====== DATASET EXTRACT ======
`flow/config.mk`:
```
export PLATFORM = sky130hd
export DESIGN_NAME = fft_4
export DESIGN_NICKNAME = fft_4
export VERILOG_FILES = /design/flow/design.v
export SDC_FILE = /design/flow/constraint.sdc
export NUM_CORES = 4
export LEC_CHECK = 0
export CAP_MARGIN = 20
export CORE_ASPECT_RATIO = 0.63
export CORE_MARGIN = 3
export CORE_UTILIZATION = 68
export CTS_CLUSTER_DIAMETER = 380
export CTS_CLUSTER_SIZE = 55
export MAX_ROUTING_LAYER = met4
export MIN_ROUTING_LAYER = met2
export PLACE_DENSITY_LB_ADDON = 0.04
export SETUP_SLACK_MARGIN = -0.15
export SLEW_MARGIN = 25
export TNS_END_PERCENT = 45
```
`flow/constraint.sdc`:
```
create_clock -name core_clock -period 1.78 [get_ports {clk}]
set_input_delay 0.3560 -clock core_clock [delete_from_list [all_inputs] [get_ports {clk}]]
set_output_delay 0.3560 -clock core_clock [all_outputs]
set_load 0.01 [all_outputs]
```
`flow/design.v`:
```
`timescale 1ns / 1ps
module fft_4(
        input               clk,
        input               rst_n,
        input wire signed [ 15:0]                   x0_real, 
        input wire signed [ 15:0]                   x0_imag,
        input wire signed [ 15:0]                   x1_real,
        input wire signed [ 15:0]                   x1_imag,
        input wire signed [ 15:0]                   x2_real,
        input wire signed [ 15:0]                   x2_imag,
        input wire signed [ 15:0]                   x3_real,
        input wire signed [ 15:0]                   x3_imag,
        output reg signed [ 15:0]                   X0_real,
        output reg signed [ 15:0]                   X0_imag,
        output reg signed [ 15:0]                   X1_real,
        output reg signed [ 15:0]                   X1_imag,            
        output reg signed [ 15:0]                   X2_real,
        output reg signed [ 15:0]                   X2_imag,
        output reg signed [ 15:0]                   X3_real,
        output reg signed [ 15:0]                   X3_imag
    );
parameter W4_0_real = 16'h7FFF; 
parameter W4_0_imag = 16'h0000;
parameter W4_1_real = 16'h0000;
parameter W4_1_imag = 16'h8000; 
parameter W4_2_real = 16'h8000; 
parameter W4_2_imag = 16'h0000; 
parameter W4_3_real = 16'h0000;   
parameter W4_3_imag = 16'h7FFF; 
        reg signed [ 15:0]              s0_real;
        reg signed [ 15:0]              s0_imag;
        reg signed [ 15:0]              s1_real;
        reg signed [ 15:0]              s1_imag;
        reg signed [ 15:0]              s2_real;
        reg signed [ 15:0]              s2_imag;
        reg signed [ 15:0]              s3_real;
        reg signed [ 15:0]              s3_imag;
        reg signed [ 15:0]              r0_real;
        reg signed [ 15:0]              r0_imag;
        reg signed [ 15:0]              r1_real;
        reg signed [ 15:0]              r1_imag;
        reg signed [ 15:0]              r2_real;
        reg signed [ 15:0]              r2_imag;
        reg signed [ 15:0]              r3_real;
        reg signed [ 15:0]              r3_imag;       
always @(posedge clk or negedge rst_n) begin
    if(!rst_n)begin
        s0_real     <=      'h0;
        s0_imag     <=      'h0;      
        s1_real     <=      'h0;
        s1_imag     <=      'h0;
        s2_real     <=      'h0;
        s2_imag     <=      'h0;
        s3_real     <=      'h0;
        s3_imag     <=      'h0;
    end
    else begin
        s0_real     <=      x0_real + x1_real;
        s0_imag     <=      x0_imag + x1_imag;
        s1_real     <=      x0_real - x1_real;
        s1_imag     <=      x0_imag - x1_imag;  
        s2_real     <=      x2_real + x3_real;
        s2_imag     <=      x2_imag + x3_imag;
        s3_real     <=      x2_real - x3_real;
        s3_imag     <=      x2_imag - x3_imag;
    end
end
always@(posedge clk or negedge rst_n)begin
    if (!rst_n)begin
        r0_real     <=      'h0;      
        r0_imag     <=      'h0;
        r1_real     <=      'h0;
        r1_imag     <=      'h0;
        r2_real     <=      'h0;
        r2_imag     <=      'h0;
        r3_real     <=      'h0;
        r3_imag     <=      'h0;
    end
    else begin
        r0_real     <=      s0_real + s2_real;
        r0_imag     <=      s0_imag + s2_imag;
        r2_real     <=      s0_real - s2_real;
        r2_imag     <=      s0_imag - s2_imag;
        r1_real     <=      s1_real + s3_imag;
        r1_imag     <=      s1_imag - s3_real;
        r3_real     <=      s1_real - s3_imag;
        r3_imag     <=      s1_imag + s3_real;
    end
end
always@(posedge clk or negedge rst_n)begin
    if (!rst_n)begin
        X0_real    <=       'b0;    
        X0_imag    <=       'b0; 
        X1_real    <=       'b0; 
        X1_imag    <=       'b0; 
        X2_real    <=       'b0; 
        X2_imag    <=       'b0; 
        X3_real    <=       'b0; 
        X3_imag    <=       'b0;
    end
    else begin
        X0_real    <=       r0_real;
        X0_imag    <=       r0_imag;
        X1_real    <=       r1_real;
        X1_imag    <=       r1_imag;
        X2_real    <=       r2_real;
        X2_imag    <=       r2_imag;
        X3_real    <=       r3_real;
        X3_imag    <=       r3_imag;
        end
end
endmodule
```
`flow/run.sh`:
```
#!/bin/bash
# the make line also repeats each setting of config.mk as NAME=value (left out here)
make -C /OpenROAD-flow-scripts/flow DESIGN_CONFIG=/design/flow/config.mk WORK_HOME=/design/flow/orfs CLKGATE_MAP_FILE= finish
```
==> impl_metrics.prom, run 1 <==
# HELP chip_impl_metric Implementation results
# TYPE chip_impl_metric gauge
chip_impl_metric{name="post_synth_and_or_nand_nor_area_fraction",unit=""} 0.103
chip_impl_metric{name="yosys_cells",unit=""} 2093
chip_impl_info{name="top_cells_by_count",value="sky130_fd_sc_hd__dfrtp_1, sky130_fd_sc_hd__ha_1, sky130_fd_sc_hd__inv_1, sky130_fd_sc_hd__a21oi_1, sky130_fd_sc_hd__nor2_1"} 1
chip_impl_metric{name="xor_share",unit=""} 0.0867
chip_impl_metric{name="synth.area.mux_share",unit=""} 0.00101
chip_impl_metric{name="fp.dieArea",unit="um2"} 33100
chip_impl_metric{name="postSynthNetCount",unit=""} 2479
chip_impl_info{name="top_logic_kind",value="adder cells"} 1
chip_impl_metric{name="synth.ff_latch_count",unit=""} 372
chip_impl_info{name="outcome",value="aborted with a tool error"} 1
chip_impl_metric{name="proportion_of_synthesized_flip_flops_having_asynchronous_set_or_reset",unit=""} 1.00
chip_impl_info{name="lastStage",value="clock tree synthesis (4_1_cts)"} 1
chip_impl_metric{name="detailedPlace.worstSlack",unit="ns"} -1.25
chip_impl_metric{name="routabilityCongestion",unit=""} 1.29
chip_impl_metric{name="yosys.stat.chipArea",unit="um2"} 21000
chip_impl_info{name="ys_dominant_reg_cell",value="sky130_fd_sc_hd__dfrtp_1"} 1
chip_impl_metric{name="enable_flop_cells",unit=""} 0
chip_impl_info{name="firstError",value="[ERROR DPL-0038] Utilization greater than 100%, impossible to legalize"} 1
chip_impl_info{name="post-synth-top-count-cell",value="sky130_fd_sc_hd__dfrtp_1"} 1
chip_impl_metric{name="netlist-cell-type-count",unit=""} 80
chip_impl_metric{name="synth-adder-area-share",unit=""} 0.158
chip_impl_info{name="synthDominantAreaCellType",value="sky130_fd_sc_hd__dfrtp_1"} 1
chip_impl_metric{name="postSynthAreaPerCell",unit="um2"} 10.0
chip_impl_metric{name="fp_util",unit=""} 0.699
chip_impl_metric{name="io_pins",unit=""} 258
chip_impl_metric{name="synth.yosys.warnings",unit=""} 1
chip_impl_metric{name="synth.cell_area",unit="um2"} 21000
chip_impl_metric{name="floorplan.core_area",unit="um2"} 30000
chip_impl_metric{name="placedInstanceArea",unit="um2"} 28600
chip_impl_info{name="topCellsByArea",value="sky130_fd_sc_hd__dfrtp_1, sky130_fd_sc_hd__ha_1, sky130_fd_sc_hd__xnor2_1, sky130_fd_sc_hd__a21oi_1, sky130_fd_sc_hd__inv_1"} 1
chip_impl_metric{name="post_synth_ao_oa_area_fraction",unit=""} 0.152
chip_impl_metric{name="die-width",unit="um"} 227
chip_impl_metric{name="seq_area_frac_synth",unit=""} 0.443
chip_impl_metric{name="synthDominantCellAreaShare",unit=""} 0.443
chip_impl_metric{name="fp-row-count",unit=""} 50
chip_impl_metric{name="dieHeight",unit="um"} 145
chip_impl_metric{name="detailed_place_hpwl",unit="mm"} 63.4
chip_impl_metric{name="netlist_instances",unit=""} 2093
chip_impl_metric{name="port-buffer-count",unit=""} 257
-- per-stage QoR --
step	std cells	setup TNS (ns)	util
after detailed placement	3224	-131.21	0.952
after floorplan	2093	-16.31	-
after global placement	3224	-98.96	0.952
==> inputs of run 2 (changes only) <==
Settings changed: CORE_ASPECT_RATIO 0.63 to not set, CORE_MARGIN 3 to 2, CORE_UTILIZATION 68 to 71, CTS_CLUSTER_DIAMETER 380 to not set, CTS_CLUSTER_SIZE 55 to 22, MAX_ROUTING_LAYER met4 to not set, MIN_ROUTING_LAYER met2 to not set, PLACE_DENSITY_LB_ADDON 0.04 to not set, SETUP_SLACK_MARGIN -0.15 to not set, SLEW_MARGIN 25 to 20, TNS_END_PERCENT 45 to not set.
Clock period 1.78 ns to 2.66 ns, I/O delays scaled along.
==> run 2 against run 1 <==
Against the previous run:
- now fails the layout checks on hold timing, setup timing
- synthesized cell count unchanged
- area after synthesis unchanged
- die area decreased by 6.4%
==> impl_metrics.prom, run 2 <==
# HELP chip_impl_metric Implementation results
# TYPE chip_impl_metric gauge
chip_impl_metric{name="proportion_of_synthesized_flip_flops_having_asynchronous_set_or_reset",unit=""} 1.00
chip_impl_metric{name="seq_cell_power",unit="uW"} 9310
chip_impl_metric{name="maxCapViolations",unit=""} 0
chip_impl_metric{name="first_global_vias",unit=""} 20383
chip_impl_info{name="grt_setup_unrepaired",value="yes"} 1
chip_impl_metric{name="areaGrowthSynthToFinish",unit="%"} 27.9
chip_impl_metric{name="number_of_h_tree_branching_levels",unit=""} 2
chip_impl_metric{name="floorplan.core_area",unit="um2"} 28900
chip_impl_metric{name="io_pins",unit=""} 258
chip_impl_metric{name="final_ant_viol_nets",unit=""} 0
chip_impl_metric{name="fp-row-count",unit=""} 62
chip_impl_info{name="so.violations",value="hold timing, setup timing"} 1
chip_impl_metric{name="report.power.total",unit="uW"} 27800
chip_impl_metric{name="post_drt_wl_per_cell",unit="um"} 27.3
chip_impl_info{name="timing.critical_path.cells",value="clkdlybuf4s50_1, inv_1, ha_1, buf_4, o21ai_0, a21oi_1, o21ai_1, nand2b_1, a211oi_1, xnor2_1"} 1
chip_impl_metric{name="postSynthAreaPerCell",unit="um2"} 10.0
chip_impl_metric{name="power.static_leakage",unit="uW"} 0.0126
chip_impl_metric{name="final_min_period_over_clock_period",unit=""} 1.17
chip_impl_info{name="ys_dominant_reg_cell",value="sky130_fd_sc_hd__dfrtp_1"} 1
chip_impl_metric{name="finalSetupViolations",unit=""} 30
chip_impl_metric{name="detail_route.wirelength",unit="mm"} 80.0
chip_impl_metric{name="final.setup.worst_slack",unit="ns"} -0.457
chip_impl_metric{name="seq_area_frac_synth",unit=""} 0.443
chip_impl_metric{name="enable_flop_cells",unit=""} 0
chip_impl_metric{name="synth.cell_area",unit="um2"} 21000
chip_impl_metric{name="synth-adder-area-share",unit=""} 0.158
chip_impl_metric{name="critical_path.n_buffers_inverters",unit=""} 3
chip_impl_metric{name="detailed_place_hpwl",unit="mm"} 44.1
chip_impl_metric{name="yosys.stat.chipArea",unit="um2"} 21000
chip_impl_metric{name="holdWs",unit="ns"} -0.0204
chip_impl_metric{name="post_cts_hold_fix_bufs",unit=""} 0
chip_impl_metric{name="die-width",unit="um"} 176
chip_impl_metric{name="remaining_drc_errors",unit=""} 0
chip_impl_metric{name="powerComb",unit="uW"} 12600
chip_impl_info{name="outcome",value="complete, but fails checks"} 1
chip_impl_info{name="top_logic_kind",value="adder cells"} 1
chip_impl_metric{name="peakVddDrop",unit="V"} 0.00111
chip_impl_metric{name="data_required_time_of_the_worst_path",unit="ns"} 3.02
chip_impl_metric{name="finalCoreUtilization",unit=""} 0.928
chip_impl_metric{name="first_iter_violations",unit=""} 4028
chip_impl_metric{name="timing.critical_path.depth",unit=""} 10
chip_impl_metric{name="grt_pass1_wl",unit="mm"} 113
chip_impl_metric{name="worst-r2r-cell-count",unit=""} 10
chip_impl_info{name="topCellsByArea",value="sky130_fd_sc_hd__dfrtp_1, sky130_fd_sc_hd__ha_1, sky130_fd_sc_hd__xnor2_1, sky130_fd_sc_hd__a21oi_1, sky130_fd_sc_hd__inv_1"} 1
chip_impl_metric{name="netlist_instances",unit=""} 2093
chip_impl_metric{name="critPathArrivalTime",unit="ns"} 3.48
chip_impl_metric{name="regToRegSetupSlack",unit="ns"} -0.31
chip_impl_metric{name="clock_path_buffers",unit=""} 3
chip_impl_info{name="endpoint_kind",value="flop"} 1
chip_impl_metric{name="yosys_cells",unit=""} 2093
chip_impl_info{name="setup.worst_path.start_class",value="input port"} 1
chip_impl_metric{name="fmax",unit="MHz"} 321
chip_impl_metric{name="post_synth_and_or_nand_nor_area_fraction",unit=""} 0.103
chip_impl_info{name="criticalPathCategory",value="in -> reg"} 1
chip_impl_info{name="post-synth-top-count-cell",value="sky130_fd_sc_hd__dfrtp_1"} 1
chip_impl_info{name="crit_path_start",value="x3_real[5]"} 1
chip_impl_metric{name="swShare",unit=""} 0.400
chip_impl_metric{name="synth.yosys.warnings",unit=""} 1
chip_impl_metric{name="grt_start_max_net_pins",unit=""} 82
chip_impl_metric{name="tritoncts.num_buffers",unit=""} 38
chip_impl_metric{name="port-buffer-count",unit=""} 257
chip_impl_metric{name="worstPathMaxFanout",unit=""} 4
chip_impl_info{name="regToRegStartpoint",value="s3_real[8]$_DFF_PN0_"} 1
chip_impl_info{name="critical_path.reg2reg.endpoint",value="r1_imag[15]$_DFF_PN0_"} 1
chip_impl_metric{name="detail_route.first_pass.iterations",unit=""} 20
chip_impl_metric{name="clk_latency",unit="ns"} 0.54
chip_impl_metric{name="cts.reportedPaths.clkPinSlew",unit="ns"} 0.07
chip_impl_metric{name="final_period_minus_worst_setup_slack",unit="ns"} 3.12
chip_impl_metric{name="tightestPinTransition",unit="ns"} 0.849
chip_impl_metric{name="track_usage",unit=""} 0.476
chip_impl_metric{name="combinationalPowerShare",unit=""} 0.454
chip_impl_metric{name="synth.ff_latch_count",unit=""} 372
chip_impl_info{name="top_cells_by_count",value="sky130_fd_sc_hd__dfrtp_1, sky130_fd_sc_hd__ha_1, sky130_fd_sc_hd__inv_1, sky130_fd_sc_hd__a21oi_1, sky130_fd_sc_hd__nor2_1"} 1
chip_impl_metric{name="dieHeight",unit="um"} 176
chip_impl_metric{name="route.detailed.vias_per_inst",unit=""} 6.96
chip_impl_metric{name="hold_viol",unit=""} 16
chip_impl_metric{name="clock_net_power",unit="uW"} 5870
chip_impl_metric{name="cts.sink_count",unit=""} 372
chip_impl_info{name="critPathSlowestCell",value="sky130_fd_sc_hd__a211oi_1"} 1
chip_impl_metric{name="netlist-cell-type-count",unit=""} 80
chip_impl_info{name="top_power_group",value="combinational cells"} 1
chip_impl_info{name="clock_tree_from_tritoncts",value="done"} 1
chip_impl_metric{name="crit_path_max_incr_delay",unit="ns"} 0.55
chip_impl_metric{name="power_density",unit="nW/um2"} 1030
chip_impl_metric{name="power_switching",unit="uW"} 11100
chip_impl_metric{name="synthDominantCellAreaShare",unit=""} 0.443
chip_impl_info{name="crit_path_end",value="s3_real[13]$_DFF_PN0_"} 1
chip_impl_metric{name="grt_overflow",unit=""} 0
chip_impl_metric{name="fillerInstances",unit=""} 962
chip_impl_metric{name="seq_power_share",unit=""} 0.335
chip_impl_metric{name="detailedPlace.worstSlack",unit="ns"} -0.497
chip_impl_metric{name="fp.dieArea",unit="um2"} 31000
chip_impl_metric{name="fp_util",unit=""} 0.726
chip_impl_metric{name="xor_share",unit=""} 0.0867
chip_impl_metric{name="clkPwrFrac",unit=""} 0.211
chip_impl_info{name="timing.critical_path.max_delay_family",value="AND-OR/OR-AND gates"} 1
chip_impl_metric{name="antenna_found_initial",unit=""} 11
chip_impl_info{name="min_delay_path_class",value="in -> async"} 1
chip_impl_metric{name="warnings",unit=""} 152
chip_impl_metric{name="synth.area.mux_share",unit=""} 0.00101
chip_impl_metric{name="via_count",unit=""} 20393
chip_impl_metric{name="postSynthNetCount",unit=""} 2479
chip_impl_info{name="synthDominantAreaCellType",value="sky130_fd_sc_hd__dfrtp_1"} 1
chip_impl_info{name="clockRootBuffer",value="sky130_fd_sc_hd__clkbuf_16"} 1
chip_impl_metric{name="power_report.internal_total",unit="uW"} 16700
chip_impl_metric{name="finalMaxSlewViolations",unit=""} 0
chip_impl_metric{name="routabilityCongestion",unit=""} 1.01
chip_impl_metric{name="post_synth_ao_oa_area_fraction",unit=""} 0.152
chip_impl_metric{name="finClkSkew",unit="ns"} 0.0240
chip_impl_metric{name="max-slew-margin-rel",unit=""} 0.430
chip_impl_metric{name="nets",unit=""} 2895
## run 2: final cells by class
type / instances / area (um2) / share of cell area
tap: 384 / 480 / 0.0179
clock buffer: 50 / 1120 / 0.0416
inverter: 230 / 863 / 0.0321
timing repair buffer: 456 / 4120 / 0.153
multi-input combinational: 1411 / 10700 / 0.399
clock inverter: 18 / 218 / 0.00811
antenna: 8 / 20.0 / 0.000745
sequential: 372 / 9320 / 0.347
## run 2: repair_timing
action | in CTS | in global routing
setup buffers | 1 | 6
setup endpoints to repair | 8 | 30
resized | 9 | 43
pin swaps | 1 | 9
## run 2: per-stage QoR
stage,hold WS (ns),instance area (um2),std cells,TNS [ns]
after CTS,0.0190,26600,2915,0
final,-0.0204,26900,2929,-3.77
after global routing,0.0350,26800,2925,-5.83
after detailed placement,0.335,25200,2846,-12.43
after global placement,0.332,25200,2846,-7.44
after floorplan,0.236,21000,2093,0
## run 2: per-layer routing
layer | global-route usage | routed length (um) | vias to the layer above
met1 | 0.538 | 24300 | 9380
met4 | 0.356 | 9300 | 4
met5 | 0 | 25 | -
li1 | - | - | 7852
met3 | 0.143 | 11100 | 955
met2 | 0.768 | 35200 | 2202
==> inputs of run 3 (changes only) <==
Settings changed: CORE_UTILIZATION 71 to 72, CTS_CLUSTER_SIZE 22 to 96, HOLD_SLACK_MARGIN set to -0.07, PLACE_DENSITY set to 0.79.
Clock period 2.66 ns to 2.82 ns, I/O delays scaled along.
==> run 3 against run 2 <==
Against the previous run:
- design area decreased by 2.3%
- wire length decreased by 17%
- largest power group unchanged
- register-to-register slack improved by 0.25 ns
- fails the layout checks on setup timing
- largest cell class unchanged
======
====== DATASET EXTRACT ======
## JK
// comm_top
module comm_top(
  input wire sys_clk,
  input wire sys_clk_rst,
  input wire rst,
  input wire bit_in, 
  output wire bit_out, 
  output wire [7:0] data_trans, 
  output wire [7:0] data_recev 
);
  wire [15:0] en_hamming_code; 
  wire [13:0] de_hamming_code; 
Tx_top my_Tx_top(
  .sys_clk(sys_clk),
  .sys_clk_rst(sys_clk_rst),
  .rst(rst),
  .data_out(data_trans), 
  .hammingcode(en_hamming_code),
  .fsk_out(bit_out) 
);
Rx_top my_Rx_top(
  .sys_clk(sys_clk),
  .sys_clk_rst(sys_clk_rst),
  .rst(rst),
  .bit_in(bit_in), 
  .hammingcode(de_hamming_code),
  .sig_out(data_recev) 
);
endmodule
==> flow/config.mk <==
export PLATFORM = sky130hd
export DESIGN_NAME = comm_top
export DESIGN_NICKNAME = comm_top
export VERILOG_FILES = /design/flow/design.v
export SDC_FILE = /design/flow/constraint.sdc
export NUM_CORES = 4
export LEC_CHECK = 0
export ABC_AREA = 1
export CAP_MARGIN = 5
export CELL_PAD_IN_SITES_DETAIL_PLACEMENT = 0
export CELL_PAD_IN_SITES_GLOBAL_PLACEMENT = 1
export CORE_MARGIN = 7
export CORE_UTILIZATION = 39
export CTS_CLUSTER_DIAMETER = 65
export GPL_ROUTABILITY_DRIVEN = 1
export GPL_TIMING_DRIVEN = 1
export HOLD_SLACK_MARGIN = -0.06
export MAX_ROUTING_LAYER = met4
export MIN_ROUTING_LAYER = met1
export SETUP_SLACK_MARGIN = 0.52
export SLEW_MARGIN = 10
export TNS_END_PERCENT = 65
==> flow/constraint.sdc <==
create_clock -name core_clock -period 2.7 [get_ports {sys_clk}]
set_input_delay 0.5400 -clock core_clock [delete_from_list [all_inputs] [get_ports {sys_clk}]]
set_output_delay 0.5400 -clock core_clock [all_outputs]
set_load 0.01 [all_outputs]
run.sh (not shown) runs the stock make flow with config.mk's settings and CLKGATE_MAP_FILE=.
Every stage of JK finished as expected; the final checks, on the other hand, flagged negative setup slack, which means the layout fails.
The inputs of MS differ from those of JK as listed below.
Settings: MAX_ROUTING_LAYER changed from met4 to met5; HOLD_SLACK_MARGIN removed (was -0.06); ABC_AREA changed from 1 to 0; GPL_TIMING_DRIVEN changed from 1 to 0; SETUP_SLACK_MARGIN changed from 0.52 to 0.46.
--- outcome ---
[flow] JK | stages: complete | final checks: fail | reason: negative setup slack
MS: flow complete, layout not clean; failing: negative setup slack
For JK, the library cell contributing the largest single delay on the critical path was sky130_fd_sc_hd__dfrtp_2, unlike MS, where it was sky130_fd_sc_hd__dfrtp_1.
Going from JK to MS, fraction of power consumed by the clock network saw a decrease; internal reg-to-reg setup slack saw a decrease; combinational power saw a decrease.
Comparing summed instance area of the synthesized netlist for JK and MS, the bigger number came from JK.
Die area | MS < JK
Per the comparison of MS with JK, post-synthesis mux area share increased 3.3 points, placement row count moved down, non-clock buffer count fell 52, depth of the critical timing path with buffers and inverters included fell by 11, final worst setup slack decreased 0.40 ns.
======
# [EXERCISE DETAILS]
Go through the material above and copy each line that has the word "unchanged".

# [RESULT OF THIS TASK]
- synthesized cell count unchanged
- area after synthesis unchanged
- largest power group unchanged
- largest cell class unchanged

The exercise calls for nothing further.